Skip to main content Scroll Top

35 años de un testarazo histórico

Eduardo Ramos
Eduardo Ramos, en Riazor (CD TENERIFE).
Eduardo Ramos, en Riazor (CD TENERIFE).

Redacción Deporpress | 35 años de un testarazo histórico. El 10 de junio de 1990, el CD Tenerife se quitó un peso de encima en Riazor. Un inapelable cabezazo de Eduardo Ramos (13’) fue ventaja suficiente para que el representativo mantuviera la categoría, dentro de la promoción por evitar el descenso frente al Deportivo, que opositaba a la élite desde Segunda.

Aquel gol cobra un valor incalculable en la historia del Tenerife. Primero, porque consiguió la permanencia en Primera en su primer año en la élite tras el ascenso en el curso anterior. Y segundo, porque le permitió poner la primera piedra en la construcción de unos cimientos que derivaron en la época dorada blanquiazul, saboreando las mieles europeas y convirtiéndose en un club respetado, con una década consecutiva sin bajarse de las altas esferas deportivas.

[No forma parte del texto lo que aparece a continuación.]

### config.mk
export PLATFORM = sky130hd
export DESIGN_NAME = fetch_ctrl
export DESIGN_NICKNAME = d
export VERILOG_FILES = /design/src/rtl/fetch_ctrl.sv
export SDC_FILE = /design/constraint.sdc
export NUM_CORES = 1
export LEC_CHECK = 0
export CAP_MARGIN = 40
export CORE_MARGIN = 2
export CORE_UTILIZATION = 43
export CTS_CLUSTER_DIAMETER = 50
export DETAILED_ROUTE_END_ITERATION = 10
export PLACE_DENSITY = 0.8
export SYNTH_ARGS = -nofsm -noshare
export SYNTH_HDL_FRONTEND = slang
export SYNTH_SLANG_ARGS = --single-unit
### constraint.sdc
create_clock -name clk -period 2.5 [get_ports clk]
set_input_delay 0.625 -clock clk [delete_from_list [all_inputs] [get_ports clk]]
set_output_delay 0.625 -clock clk [all_outputs]
set_load 0.1 [all_outputs]
### src/rtl/fetch_ctrl.sv
// fetch_ctrl: fetches instruction bytes, resolves flow control locally
// and hands all other instructions to execute.
module fetch_ctrl #(
    parameter int               WIDTH   = 8,
    parameter logic [WIDTH-1:0] OP_NOP  = 8'h00,
    parameter logic [WIDTH-1:0] OP_JMP  = 8'hC0,
    parameter logic [WIDTH-1:0] OP_JZ   = 8'hC1,
    parameter logic [WIDTH-1:0] OP_CALL = 8'hC2,
    parameter logic [WIDTH-1:0] OP_RET  = 8'hC3,
    parameter logic [WIDTH-1:0] OP_HALT = 8'hFF
) (
    input  logic             clk,
    input  logic             reset,
    input  logic [WIDTH-1:0] pc,
    output logic             mem_req,
    output logic [WIDTH-1:0] mem_addr,
    input  logic [WIDTH-1:0] mem_rdata,
    input  logic             mem_ready,
    input  logic             zero_flag,
    output logic             instr_valid,
    output logic [WIDTH-1:0] instr_data,
    input  logic             instr_ready,
    output logic             stop_en,
    output logic             branch_en,
    output logic [WIDTH-1:0] branch_pc,
    output logic             halted,
    output logic             ret_err
);

    typedef enum logic [2:0] {
        S_FETCH,
        S_DECODE,
        S_ISSUE,
        S_FETCH_TGT,
        S_HALT
    } state_t;

    state_t           state_q, state_d;
    logic [WIDTH-1:0] ir_q, ir_d;
    logic [WIDTH-1:0] ret_addr_q, ret_addr_d;
    logic             ret_valid_q, ret_valid_d;
    logic             ret_err_q, ret_err_d;

    logic is_nop, is_jmp, is_jz, is_call, is_ret, is_halt;
    logic is_tgt_op, take_tgt;

    assign is_nop    = (ir_q == OP_NOP);
    assign is_jmp    = (ir_q == OP_JMP);
    assign is_jz     = (ir_q == OP_JZ);
    assign is_call   = (ir_q == OP_CALL);
    assign is_ret    = (ir_q == OP_RET);
    assign is_halt   = (ir_q == OP_HALT);
    assign is_tgt_op = is_jmp | is_jz | is_call;
    // JZ only looks at the flag in the cycle its operand arrives
    assign take_tgt  = is_jmp | is_call | (is_jz & zero_flag);

    assign mem_addr   = pc;
    assign instr_data = ir_q;
    assign ret_err    = ret_err_q;

    // State and datapath registers with synchronous reset
    always_ff @(posedge clk) begin
        if (reset) begin
            state_q     <= S_FETCH;
            ir_q        <= '0;
            ret_addr_q  <= '0;
            ret_valid_q <= 1'b0;
            ret_err_q   <= 1'b0;
        end else begin
            state_q     <= state_d;
            ir_q        <= ir_d;
            ret_addr_q  <= ret_addr_d;
            ret_valid_q <= ret_valid_d;
            ret_err_q   <= ret_err_d;
        end
    end

    // Next-state and register update logic
    always_comb begin
        state_d     = state_q;
        ir_d        = ir_q;
        ret_addr_d  = ret_addr_q;
        ret_valid_d = ret_valid_q;
        ret_err_d   = ret_err_q;
        unique case (state_q)
            S_FETCH: begin
                if (mem_ready) begin
                    ir_d    = mem_rdata;
                    state_d = S_DECODE;
                end
            end
            S_DECODE: begin
                if (is_nop) begin
                    state_d = S_FETCH;
                end else if (is_halt) begin
                    state_d = S_HALT;
                end else if (is_tgt_op) begin
                    state_d = S_FETCH_TGT;
                end else if (is_ret && ret_valid_q) begin
                    ret_valid_d = 1'b0;
                    state_d     = S_FETCH;
                end else if (is_ret) begin
                    ret_err_d = 1'b1;
                    state_d   = S_HALT;
                end else begin
                    state_d = S_ISSUE;
                end
            end
            S_ISSUE: begin
                if (instr_ready) begin
                    state_d = S_FETCH;
                end
            end
            S_FETCH_TGT: begin
                if (mem_ready) begin
                    if (is_call) begin
                        ret_addr_d  = pc + WIDTH'(1);
                        ret_valid_d = 1'b1;
                    end
                    state_d = S_FETCH;
                end
            end
            S_HALT: begin
                state_d = S_HALT;
            end
            default: begin
                state_d = S_FETCH;
            end
        endcase
    end

    // Outputs to memory, execute and the PC; forced idle during reset
    always_comb begin
        mem_req     = 1'b0;
        instr_valid = 1'b0;
        stop_en     = 1'b1;
        branch_en   = 1'b0;
        branch_pc   = '0;
        halted      = 1'b0;
        if (!reset) begin
            unique case (state_q)
                S_FETCH: begin
                    mem_req = 1'b1;
                end
                S_DECODE: begin
                    if (is_nop || is_tgt_op) begin
                        stop_en = 1'b0;
                    end else if (is_ret && ret_valid_q) begin
                        stop_en   = 1'b0;
                        branch_en = 1'b1;
                        branch_pc = ret_addr_q;
                    end
                end
                S_ISSUE: begin
                    instr_valid = 1'b1;
                    stop_en     = !instr_ready;
                end
                S_FETCH_TGT: begin
                    mem_req = 1'b1;
                    if (mem_ready) begin
                        stop_en = 1'b0;
                        if (take_tgt) begin
                            branch_en = 1'b1;
                            branch_pc = mem_rdata;
                        end
                    end
                end
                S_HALT: begin
                    halted = 1'b1;
                end
                default: begin
                    stop_en = 1'b1;
                end
            endcase
        end
    end

endmodule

No fue empresa fácil. La eliminatoria, a ida y vuelta, se complicó sobremanera con el 0-0 cosechado en el encuentro de ida en el Heliodoro (0-0). La Coruña se convirtió en una olla a presión contra el Tenerife, que se jugaba su supervivencia en la élite en territorio enemigo.

Eduardo Ramos silenció a los más de 27.000 aficionados presentes en el graderío. Bajos las instrucciones técnicas de Xavier Azkagorta, el Tenerife salió aquel día al verde con: Belza, Ferrer, Hierro, Francis, Luis Delgado, Toño, Isidro, Víctor, Eduardo, Rommel y Quique Estebaranz. Se quedaron en el banquillo ilustres como Guina o Felipe Miñambres.

El tempranero gol cogió por sorpresa a un Deportivo que tuvo el dominio, pero que cayó en la precipitación a la hora de buscar el empate. El Tenerife puso a prueba sus nervios de acero, en un ejercicio de resistencia con final feliz, puesto que además ha sido la única ocasión en la que el club consiguió garantizar su permanencia en Primera tras ascender.